- _RECORD SET_
[design.v]
`timescale 1ns / 1ps
module mux(
    input logic sel,
    input logic [31:0] s0,
    input logic [31:0] s1,
    output logic [31:0] y
    );
    assign y=sel?s1:s0;
endmodule
[run.sh]
#!/bin/bash
# OpenROAD 26Q1-2900-gdf79404cd8, Yosys 0.63+post, stock flow scripts
make -C /OpenROAD-flow-scripts/flow DESIGN_CONFIG=/design/flow/config.mk WORK_HOME=/design/flow/orfs finish
[config.mk]
export PLATFORM = sky130hd
export DESIGN_NAME = mux
export DESIGN_NICKNAME = mux
export VERILOG_FILES = /design/flow/design.v
export SDC_FILE = /design/flow/constraint.sdc
export NUM_CORES = 4
export LEC_CHECK = 1
export CORE_AREA = 10 10 70 70
export DIE_AREA = 0 0 80 80
[constraint.sdc]
current_design mux

set clk_period 1.0
set clk_io_pct 0.2

create_clock -name clk0 -period $clk_period

set non_clock_inputs [all_inputs -no_clocks]
set_input_delay [expr $clk_period * $clk_io_pct] -clock clk0 $non_clock_inputs
set_output_delay [expr $clk_period * $clk_io_pct] -clock clk0 [all_outputs]
==> run summary <==
yosys + openroad results -> dpl ws -0.496 ns, CP Launch Type input pin, Layout area overhead 188%, filler cell count 335, worst-margin pin slew 0.0992 ns, Core Area 0.00342 mm^2, port bufs 97, ANT cells 0, row count 21, first-pass GRT wire length 4310 um, final instance area 0.00157 mm^2, M1 WL 1190 um, DRC Markers 0, hold path depth 3, first-iteration detailed-routing DRC count 3, synthesized area 544 um^2, Ys Warns 0, Post-CTS Setup Inserts 0, Mean Syn Cell Area 15.1 um^2, vias post-DR 720, Hold Path End y[25], Max-cap violations 0, crit-path max FO 6, final hold slack 0.794 ns, yosys stat cell total 36, CP Cell Sequence buf_16, clkbuf_16, mux2_4, buf_6, RSZ-0062 raised after global routing yes, Worst Min Path Start s0[25], register area 0 um^2, met3 WL 278 um, power after layout 0.616 mW, tool warnings 34, slowest library cell on the worst path mux2_4, die width 80 um, placed cell areas 0.00154 mm^2, Final min period 1.10 ns, drt first pass iters 2, total gr overflow 0, Hold Buf Count CTS 0, layout cells sized above 1 52.6%, Worst EP arrival 0.90 ns, crit end category output pin, Critical Path Start sel, leakage 0.852 nW, flop count 0, die area 0.00640 mm^2, GRT Total Usage 8.29%, Finished Core Util 45.8%, setup ws final -0.101 ns, final hold violations 0, pin count of the biggest net entering global routing 10, crit-path max cell delay 0.30 ns, Highest Clock Rate 908 MHz, Post-DP HPWL 2410 um, GPL Wtd Cong 0.760, Cell variety after synth 4, vias per cell 3.98, post-DR wirelength/cell 16.1 um, total routed wirelength 2920 um, Worst Hold Class input pin to output pin, Cells after Synth 36, top sig layer met4, chip area line of the yosys report 544 um^2, antenna viol nets, final 0, status finished, violations left, period utilisation layout 110%, Peak supply drop 0.185 mV, worst path required time 0.80 ns, # setup viols final 32, vias in the first global route 811, initial antenna violation count 0, clkbuf count 0, IO Pins 97, metal2 WL 1430 um, max-slew violations 0, failing checks setup timing, Crit Path Category input pin to output pin, die height 80 um, Seq share, synth 0%, pwr dens 394 mW/mm^2, Rel. slew slack 93.4%, Initial Util 15.9%
==> /design/flow/run.sh <==
#!/bin/bash
# OpenROAD 26Q1-2900-gdf79404cd8, Yosys 0.63+post, stock flow scripts
make -C /OpenROAD-flow-scripts/flow DESIGN_CONFIG=/design/flow/config.mk WORK_HOME=/design/flow/orfs finish
==> /design/flow/config.mk <==
export PLATFORM = sky130hd
export DESIGN_NAME = Register
export DESIGN_NICKNAME = Register
export VERILOG_FILES = /design/flow/design.v
export SDC_FILE = /design/flow/constraint.sdc
export NUM_CORES = 4
export LEC_CHECK = 1
export CORE_AREA = 10 10 87 87
export DIE_AREA = 0 0 97 97
==> /design/flow/constraint.sdc <==
current_design Register

set clk_period 3.6
set clk_io_pct 0.2

create_clock -name clk0 -period $clk_period [get_ports {clk}]

set non_clock_inputs [all_inputs -no_clocks]
set_input_delay [expr $clk_period * $clk_io_pct] -clock clk0 $non_clock_inputs
set_output_delay [expr $clk_period * $clk_io_pct] -clock clk0 [all_outputs]
--- flow/constraint.sdc ---
current_design CombLogic_top

set clk_period 4.6
set clk_io_pct 0.2

create_clock -name clk0 -period $clk_period

set non_clock_inputs [all_inputs -no_clocks]
set_input_delay [expr $clk_period * $clk_io_pct] -clock clk0 $non_clock_inputs
set_output_delay [expr $clk_period * $clk_io_pct] -clock clk0 [all_outputs]
--- flow/config.mk ---
export PLATFORM = sky130hd
export DESIGN_NAME = CombLogic_top
export DESIGN_NICKNAME = CombLogic_top
export VERILOG_FILES = /design/flow/design.v
export SDC_FILE = /design/flow/constraint.sdc
export NUM_CORES = 4
export LEC_CHECK = 1
export CORE_AREA = 10 10 75 75
export DIE_AREA = 0 0 85 85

- _TASK DIRECTIONS_
Which lines run from the one containing "current_design Register" to the final line of the entries? Return those lines exactly, and only those.

- _OUTPUT FOR THIS TASK_
current_design Register

set clk_period 3.6
set clk_io_pct 0.2

create_clock -name clk0 -period $clk_period [get_ports {clk}]

set non_clock_inputs [all_inputs -no_clocks]
set_input_delay [expr $clk_period * $clk_io_pct] -clock clk0 $non_clock_inputs
set_output_delay [expr $clk_period * $clk_io_pct] -clock clk0 [all_outputs]
--- flow/constraint.sdc ---
current_design CombLogic_top

set clk_period 4.6
set clk_io_pct 0.2

create_clock -name clk0 -period $clk_period

set non_clock_inputs [all_inputs -no_clocks]
set_input_delay [expr $clk_period * $clk_io_pct] -clock clk0 $non_clock_inputs
set_output_delay [expr $clk_period * $clk_io_pct] -clock clk0 [all_outputs]
--- flow/config.mk ---
export PLATFORM = sky130hd
export DESIGN_NAME = CombLogic_top
export DESIGN_NICKNAME = CombLogic_top
export VERILOG_FILES = /design/flow/design.v
export SDC_FILE = /design/flow/constraint.sdc
export NUM_CORES = 4
export LEC_CHECK = 1
export CORE_AREA = 10 10 75 75
export DIE_AREA = 0 0 85 85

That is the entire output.